Enquanto temia pelo efeito negativo junto ao público de tais disputas
sobre sua teoria, crescia sua aceitação em círculos científicos
influentes, não apenas nacionais mas estrangeiros, como a
correspondência o mostra. Apesar disso, Darwin teve negada sua
indicação para a Medalha Copley da Royal Society, que lhe será dada no
ano seguinte. Em seu lugar, ganhou-a Adam Sedwick, ao que Darwin
atribuiu a influência de Richard Owen!

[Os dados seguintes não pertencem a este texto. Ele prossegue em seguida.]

$ cat config.mk
export PLATFORM = sky130hd
export DESIGN_NAME = pc_fleet_responder_flat
export DESIGN_NICKNAME = d
export VERILOG_FILES = /design/src/rtl/pc_fleet_responder_pkg.sv /design/src/rtl/pc_fleet_responder_if.sv /design/src/rtl/pc_fleet_responder_lfsr8.sv /design/src/rtl/pc_fleet_responder.sv /design/src/flat_wrapper.sv
export SDC_FILE = /design/constraint.sdc
export NUM_CORES = 1
export LEC_CHECK = 0
export BUFFER_PORTS_ARGS = -buffer_cell sky130_fd_sc_hd__clkbuf_2
export CAP_MARGIN = 20
export CORE_MARGIN = 2
export CORE_UTILIZATION = 58
export CTS_BUF_LIST = sky130_fd_sc_hd__clkbuf_2 sky130_fd_sc_hd__clkbuf_4 sky130_fd_sc_hd__clkbuf_8
export DETAILED_ROUTE_END_ITERATION = 7
export PLACE_DENSITY_LB_ADDON = 0.2
export SLEW_MARGIN = 5
export SYNTH_ARGS = -nofsm -noshare
export SYNTH_HDL_FRONTEND = slang
export SYNTH_SLANG_ARGS = --single-unit
$ cat constraint.sdc
create_clock -name clk -period 4.4 [get_ports clk]
set_clock_uncertainty 0.2 [all_clocks]
set_input_delay 0.44 -clock clk [delete_from_list [all_inputs] [get_ports clk]]
set_output_delay 0.44 -clock clk [all_outputs]
set_load 0.1 [all_outputs]
$ cat src/rtl/pc_fleet_responder_pkg.sv
// Shared types and helpers for the computer-side Battleship responder.
package pc_fleet_responder_pkg;

  localparam int GRID_N    = 5;
  localparam int MAX_SHIPS = 5;

  typedef enum logic [2:0] {IDLE, PLACE, READY, CHECK, RESP, DONE} state_t;

  typedef struct packed {
    logic hit;
    logic rpt;
    logic invalid;
  } resp_flags_t;

  function automatic int unsigned cell_idx(input int unsigned i, input int unsigned j,
                                           input int unsigned n);
    return i * n + j;
  endfunction

  // A zero-ship fleet would end the game before it starts, so it becomes one ship.
  function automatic logic [2:0] clamp_ships(input logic [2:0] n, input logic [2:0] max_n);
    if (n == 3'd0) return 3'd1;
    if (n > max_n) return max_n;
    return n;
  endfunction

endpackage

$ cat src/rtl/pc_fleet_responder_if.sv
// Shot request / response handshake between the player cursor (master) and the PC fleet.
interface pc_fleet_responder_if;
  logic       shot_valid;
  logic [2:0] shot_i;
  logic [2:0] shot_j;
  logic       shot_ready;
  logic       resp_valid;
  logic       resp_hit;
  logic       resp_repeat;
  logic       resp_invalid;

  modport master (
    output shot_valid, shot_i, shot_j,
    input  shot_ready, resp_valid, resp_hit, resp_repeat, resp_invalid
  );

  modport slave (
    input  shot_valid, shot_i, shot_j,
    output shot_ready, resp_valid, resp_hit, resp_repeat, resp_invalid
  );
endinterface

$ cat src/rtl/pc_fleet_responder_lfsr8.sv
// 8-bit maximal-length Fibonacci LFSR (x^8 + x^6 + x^5 + x^4 + 1) with load-on-reset seed.
module pc_fleet_responder_lfsr8 #(
  parameter logic [7:0] SEED = 8'hA5
) (
  input  logic       clk,
  input  logic       rst,
  input  logic       en,
  output logic [7:0] state
);

  always_ff @(posedge clk or posedge rst) begin
    if (rst) begin
      state <= SEED;
    end else if (en) begin
      state <= {state[6:0], state[7] ^ state[5] ^ state[4] ^ state[3]};
    end
  end

endmodule

$ cat src/rtl/pc_fleet_responder.sv
// Computer-side Battleship responder: random fleet placement, shot classification,
// remaining-ship tracking and ship/shot maps for display.
module pc_fleet_responder #(
  parameter int         GRID_N    = pc_fleet_responder_pkg::GRID_N,
  parameter int         MAX_SHIPS = pc_fleet_responder_pkg::MAX_SHIPS,
  parameter logic [7:0] LFSR_SEED = 8'hA5
) (
  input  logic                        clk,
  input  logic                        rst,
  input  logic                        place_start,
  input  logic [2:0]                  num_ships,
  pc_fleet_responder_if.slave         shot_if,
  output logic                        fleet_ready,
  output logic [2:0]                  ships_left,
  output logic                        all_sunk,
  output logic [GRID_N*GRID_N-1:0]    ship_map,
  output logic [GRID_N*GRID_N-1:0]    shot_map
);
  import pc_fleet_responder_pkg::*;

  localparam int         CELLS    = GRID_N * GRID_N;
  localparam int         IDX_W    = $clog2(CELLS);
  localparam logic [2:0] GRID_LIM = 3'(GRID_N);
  localparam logic [2:0] MAX_LIM  = 3'(MAX_SHIPS);

  state_t           state;
  logic [7:0]       lfsr;
  logic             lfsr_unused;
  logic [2:0]       target;
  logic [2:0]       lat_i;
  logic [2:0]       lat_j;
  logic             shot_ready_r;
  logic             resp_valid_r;
  resp_flags_t      resp_r;
  logic [IDX_W-1:0] cand;
  logic [IDX_W-1:0] chk_idx;
  logic             cand_free;
  resp_flags_t      chk;

  pc_fleet_responder_lfsr8 #(.SEED(LFSR_SEED)) u_lfsr (
    .clk   (clk),
    .rst   (rst),
    .en    (1'b1),
    .state (lfsr)
  );

  assign cand        = lfsr[IDX_W-1:0];
  assign lfsr_unused = ^lfsr[7:IDX_W];

  always_comb begin
    cand_free = 1'b0;
    chk_idx   = IDX_W'(cell_idx(32'(lat_i), 32'(lat_j), 32'(GRID_N)));
    chk       = '0;
    if (32'(cand) < 32'(CELLS)) cand_free = !ship_map[cand];
    // Classification priority: off-board, then already fired on, then hit.
    chk.invalid = (lat_i >= GRID_LIM) || (lat_j >= GRID_LIM);
    chk.rpt     = !chk.invalid && shot_map[chk_idx];
    chk.hit     = !chk.invalid && !chk.rpt && ship_map[chk_idx];
  end

  assign shot_if.shot_ready   = shot_ready_r;
  assign shot_if.resp_valid   = resp_valid_r;
  assign shot_if.resp_hit     = resp_r.hit;
  assign shot_if.resp_repeat  = resp_r.rpt;
  assign shot_if.resp_invalid = resp_r.invalid;

  always_ff @(posedge clk or posedge rst) begin
    if (rst) begin
      state        <= IDLE;
      target       <= '0;
      lat_i        <= '0;
      lat_j        <= '0;
      shot_ready_r <= 1'b0;
      resp_valid_r <= 1'b0;
      resp_r       <= '0;
      fleet_ready  <= 1'b0;
      ships_left   <= '0;
      all_sunk     <= 1'b0;
      ship_map     <= '0;
      shot_map     <= '0;
    end else begin
      resp_valid_r <= 1'b0;
      // A new game request overrides whatever is in flight, including a pending shot.
      if (place_start) begin
        ship_map     <= '0;
        shot_map     <= '0;
        ships_left   <= '0;
        fleet_ready  <= 1'b0;
        all_sunk     <= 1'b0;
        shot_ready_r <= 1'b0;
        resp_r       <= '0;
        target       <= clamp_ships(num_ships, MAX_LIM);
        state        <= PLACE;
      end else begin
        case (state)
          IDLE: ;
          PLACE: begin
            if (cand_free) begin
              ship_map[cand] <= 1'b1;
              ships_left     <= ships_left + 3'd1;
              if (3'(ships_left + 3'd1) == target) begin
                fleet_ready  <= 1'b1;
                shot_ready_r <= 1'b1;
                state        <= READY;
              end
            end
          end
          READY: begin
            if (shot_if.shot_valid) begin
              lat_i        <= shot_if.shot_i;
              lat_j        <= shot_if.shot_j;
              shot_ready_r <= 1'b0;
              state        <= CHECK;
            end
          end
          CHECK: begin
            resp_r       <= chk;
            resp_valid_r <= 1'b1;
            if (!chk.invalid && !chk.rpt) shot_map[chk_idx] <= 1'b1;
            if (chk.hit && ships_left != 3'd0) ships_left <= ships_left - 3'd1;
            state <= RESP;
          end
          RESP: begin
            if (ships_left == 3'd0) begin
              all_sunk <= 1'b1;
              state    <= DONE;
            end else begin
              shot_ready_r <= 1'b1;
              state        <= READY;
            end
          end
          DONE: ;
          default: state <= IDLE;
        endcase
      end
    end
  end

endmodule

$ cat src/flat_wrapper.sv
// flat-port wrapper written by rule: the top's interface ports become plain ports
module pc_fleet_responder_flat import pc_fleet_responder_pkg::*;
#(
  parameter int         GRID_N    = pc_fleet_responder_pkg::GRID_N,
  parameter int         MAX_SHIPS = pc_fleet_responder_pkg::MAX_SHIPS,
  parameter logic [7:0] LFSR_SEED = 8'hA5
)
  (clk, rst, place_start, num_ships, fleet_ready, ships_left, all_sunk, ship_map, shot_map, shot_if_shot_valid, shot_if_shot_i, shot_if_shot_j, shot_if_shot_ready, shot_if_resp_valid, shot_if_resp_hit, shot_if_resp_repeat, shot_if_resp_invalid);
  pc_fleet_responder_if shot_if_i ();
  input  logic clk;
  input  logic rst;
  input  logic place_start;
  input  logic [2:0] num_ships;
  output logic fleet_ready;
  output logic [2:0] ships_left;
  output logic all_sunk;
  output logic [GRID_N*GRID_N-1:0] ship_map;
  output logic [GRID_N*GRID_N-1:0] shot_map;
  input wire logic [$bits(shot_if_i.shot_valid)-1:0] shot_if_shot_valid;
  input wire logic [$bits(shot_if_i.shot_i)-1:0] shot_if_shot_i;
  input wire logic [$bits(shot_if_i.shot_j)-1:0] shot_if_shot_j;
  output wire logic [$bits(shot_if_i.shot_ready)-1:0] shot_if_shot_ready;
  output wire logic [$bits(shot_if_i.resp_valid)-1:0] shot_if_resp_valid;
  output wire logic [$bits(shot_if_i.resp_hit)-1:0] shot_if_resp_hit;
  output wire logic [$bits(shot_if_i.resp_repeat)-1:0] shot_if_resp_repeat;
  output wire logic [$bits(shot_if_i.resp_invalid)-1:0] shot_if_resp_invalid;
  assign shot_if_i.shot_valid = shot_if_shot_valid;
  assign shot_if_i.shot_i = shot_if_shot_i;
  assign shot_if_i.shot_j = shot_if_shot_j;
  assign shot_if_shot_ready = shot_if_i.shot_ready;
  assign shot_if_resp_valid = shot_if_i.resp_valid;
  assign shot_if_resp_hit = shot_if_i.resp_hit;
  assign shot_if_resp_repeat = shot_if_i.resp_repeat;
  assign shot_if_resp_invalid = shot_if_i.resp_invalid;
  pc_fleet_responder #(.GRID_N(GRID_N), .MAX_SHIPS(MAX_SHIPS), .LFSR_SEED(LFSR_SEED)) u_core (.clk(clk), .rst(rst), .place_start(place_start), .num_ships(num_ships), .shot_if(shot_if_i), .fleet_ready(fleet_ready), .ships_left(ships_left), .all_sunk(all_sunk), .ship_map(ship_map), .shot_map(shot_map));
endmodule
---- Yosys cells after proc, flatten, opt, wreduce, memory -nomap -nowiden ----
Cells that the tools add are included.
storage, ports and cells
  flip-flop bits (word level) ............. 80
  bits in latches ......................... 0
  bits in writable memories ............... 0
  memory bits (read-only) ................. 0
  output and inout bits ................... 60
  word-level logic and storage cells ...... 128
  memories ................................ 0
cells by class
  $add $sub $neg .......................... 3
  multiply operators ...................... 1
  divide/modulo/power cells ............... 0
  order comparisons ....................... 8
  equality and inequality tests ........... 12
  shift operators ......................... 0
  muxes and demuxes ....................... 51
  bitwise gates (word level) .............. 6
  reduce and logical (&&, ||, !) cells .... 32
operator list
  operator                                                            number
  two-way mux 25 bit                                                  6
  bitwise OR 25 bit                                                   2
  two-way mux 3 bit                                                   14
  two-way mux 1 bit                                                   23
  binary-select mux 1 bit (select 5 bit)                              3
  case mux 3 bit (5 select lines)                                     1
  nonzero test 2 bit                                                  7
  less-than comparator 5 x 6 -> 1 bit (second input constant)         2
  demux 1 bit (select 5 bit)                                          2
  greater-or-equal comparator 5 x 1 -> 1 bit (second input constant)  2
  zero test 3 bit                                                     3
  inequality test 3 x 2 -> 1 bit (second input constant)              3
  AND reduction 3 bit                                                 3
  equality test 3 x 2 -> 1 bit (second input constant)                2
  equality test 3 bit (second input constant)                         2
  greater-or-equal comparator 3 bit (second input constant)           2
  logical AND 1 bit                                                   6
  inequality test 3 bit (second input constant)                       2
  case mux 3 bit (2 select lines)                                     1
  AND reduction 2 bit                                                 3
  nonzero test 3 bit                                                  2
  adder 5 x 3 -> 5 bit                                                1
  less-than comparator 5 bit (second input constant)                  1
  multiplier 3 x 3 -> 5 bit (second input constant)                   1
  other kinds (15)                                                    19

---- Longest topological paths before layout ----
Gate-level depths: netlist of run 1.
  depth in word-level cells ............... 12
  mapped depth ............................ 12

---- By module ----
From an unflattened synthesis of run 1, not the netlist that was laid out.
unflattened totals
  cell total of the unflattened synthesis .. 402
  area, all modules ....................... 4,385.5 sq um
modules (own cells, without submodules)
  module                    times used  cells each  area an instance (sq um)  seq. area each (sq um)
  pc_fleet_responder        1           380         4,057.6                   1,801.7
  pc_fleet_responder_lfsr8  1           22          327.8                     205.2

---- Least setup slack after synthesis of run 1 ----
Ideal clock, no wire load.
  kind .................................... reg2reg
  start point ............................. register u_core.lat_i[0]
  end point ............................... register u_core.ships_left[0]
  data arrival time ....................... 3.272 ns
  data required time ...................... 4.072 ns
  slack ................................... 0.801 ns
  stages on the path, launching flop included .. 11
  cells stage by stage .................... dfrtp_1 -> ha_1 -> ha_1 -> fa_1 -> clkbuf_1 -> mux4_2 -> mux2i_1 -> nor4_2 -> nor4_1 -> a31oi_2 -> mux2_1
between the ends
  cells in the longest elaborated chain, start to end .. 11
  elaborated cells on any way between the ends .. 16
  classes of those cells .................. 1 x add/sub; 1 x mul; 1 x order compare; 1 x eq/ne; 4 x mux; 8 x reduce/logical
RTL lines
  element                                       RTL line                      text
  from (decl)                                   pc_fleet_responder.sv:30      logic [2:0] lat_i;
  from (signal assigned)                        pc_fleet_responder.sv:110     lat_i <= shot_if.shot_i;
  multiplier 3 x 3 -> 5 bit                     pc_fleet_responder_pkg.sv:17  return i * n + j;
  adder 5 x 3 -> 5 bit                          pc_fleet_responder_pkg.sv:17
  binary-select mux 1 bit (select 5 bit)        pc_fleet_responder.sv:57      chk.rpt = !chk.invalid && shot_map[chk_idx];
  two-way mux 1 bit (implied by the code)       pc_fleet_responder.sv:57
  logical AND 1 bit                             pc_fleet_responder.sv:57
  zero test 1 bit                               pc_fleet_responder.sv:58      chk.hit = !chk.invalid && !chk.rpt && ship_map[chk_idx];
  logical AND 1 bit                             pc_fleet_responder.sv:58
  logical AND 1 bit (*)                         pc_fleet_responder.sv:58
  logical AND 1 bit (*)                         pc_fleet_responder.sv:120     if (chk.hit && ships_left != 3'd0) ships_left <= ships_left - 3'd1;
  inequality test 3 x 2 -> 1 bit (no line) (*)  n/a
  AND reduction 3 bit (no line) (*)             n/a
  to (signal assigned)                          pc_fleet_responder.sv:100     ships_left <= ships_left + 3'd1;
  to (signal assigned)                          pc_fleet_responder.sv:120
  to (decl)                                     pc_fleet_responder.sv:14      output logic [2:0] ships_left,
Every way passes the cells marked *; elsewhere a longest branch is shown, timed or not. The select of a mux whose other input is x is not followed.
A chain may end at the register's enable or synchronous reset.

---- Worst setup path after layout of run 1 ----
  start point ............................. register u_core.lat_i[0]
  end point ............................... register u_core.shot_map[19]
between the ends
  cells in the longest elaborated chain, start to end .. 10
  elaborated cells on any way between the ends .. 21
  classes of those cells .................. 1 x add/sub; 1 x mul; 3 x order compare; 7 x mux; 1 x bitwise; 8 x reduce/logical
RTL lines
  element                                                                                                                         RTL line                      text
  multiplier 3 x 3 -> 5 bit                                                                                                       pc_fleet_responder_pkg.sv:17
  adder 5 x 3 -> 5 bit                                                                                                            pc_fleet_responder_pkg.sv:17
  less-than comparator 5 x 6 -> 1 bit (implied by the code) / greater-or-equal comparator 5 x 1 -> 1 bit (equally long branches)  pc_fleet_responder.sv:119     if (!chk.invalid && !chk.rpt) shot_map[chk_idx] <= 1'b1;
  logical AND 1 bit (implied by the code)                                                                                         pc_fleet_responder.sv:119
  two-way mux 1 bit (implied by the code)                                                                                         pc_fleet_responder.sv:119
  demux 1 bit (select 5 bit)                                                                                                      n/a
  bitwise OR 25 bit (no line)                                                                                                     n/a
  two-way mux 25 bit                                                                                                              pc_fleet_responder.sv:119
  two-way mux 25 bit                                                                                                              pc_fleet_responder.sv:95      case (state)
  two-way mux 25 bit                                                                                                              pc_fleet_responder.sv:84      if (place_start) begin
  to (signal assigned)                                                                                                            pc_fleet_responder.sv:80      shot_map <= '0;
  to (signal assigned)                                                                                                            pc_fleet_responder.sv:86      shot_map <= '0;
  to (signal, indexed assignment)                                                                                                 pc_fleet_responder.sv:119
  to (decl)                                                                                                                       pc_fleet_responder.sv:17      output logic [GRID_N*GRID_N-1:0] shot_map
Several ways; a longest one is shown, not always the timed one. The select of a mux whose other input is x is not followed.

Mas, por certo, um dos votos que
lhe foram contra foi o de Edward Sabine, Presidente (carta de Sabine a
John Phillips de 12 de novembro de !863 - Correspondence, vol 11,
p.668-669).
Dentre as discussões retomadas, persiste a crítica de Huxley a Darwin,
pedindo “prova” para a emergência de uma nova espécie por seleção
natural, fornecendo um caso em que duas formas da mesma espécie de
animal ou planta, produzida por cruzamento seletivo, ou fossem incapazes
de cruzar ou dessem lugar a híbridos estéreis. Mas Darwin continuava
discordando de Huxley quanto a tomar a esterilidade como um bom teste
para espécies, com base no que Darwin conhecia da domesticação. E Darwin
relembrara Huxley dos trabalhos de Gärtner. O criticismo de Huxley
tivera, porém, um impacto positivo, renovando o ímpeto de Darwin a
continuar seu trabalho sobre plantas dimórficas. Em 1862 publicara o
artigo sobre Prímula e, em 1863, sobre o Linum. Multiplicavam-se e
refinavam-se os experimentos para mostrar experimentalmente se havia uma
“seleção para” a esterilidade, ou se, como dissera na Origem, a
esterilidade “incidia em outras diferenças”. Seus experimentos botânicos
estreitaram seus laços de trabalho com John Scott, também interessado em
hibridização. Quando, mais adiante, John Scott, frustrado com a sua
posição de jardineiro deseja uma melhor oportunidade para seu trabalho
experimental, Darwin intercedeu junto a Hooker para que Scott obtivesse
uma posição na Índia, tentando convencer a Hooker a auxiliá-lo, em uma
intensa correspondência.
Seu trabalho com orquídeas continuava, bem como o de fertilização por
polinização, e envolvia uma rede epistolar de troca de informações. Suas
observações botânicas contribuíram para seu entendimento sobre
cruzamentos, o que daria lugar a vários artigos mais tarde publicados,
bem como aos livros Forms of Flowers e Cross and self-fertilization,
publicados em 1870. Hooker, Asa Gray and Oliver continuam sendo seus
correspondentes preferenciais para assuntos de botânica. Em 1863, seu
interesse pelo movimento das plantas ganha um tratamento de estudo
sistemático, dando, de certo modo, seqüência a seu trabalho sobre as
reações sensitivas das plantas e energia à sua troca de correspondência.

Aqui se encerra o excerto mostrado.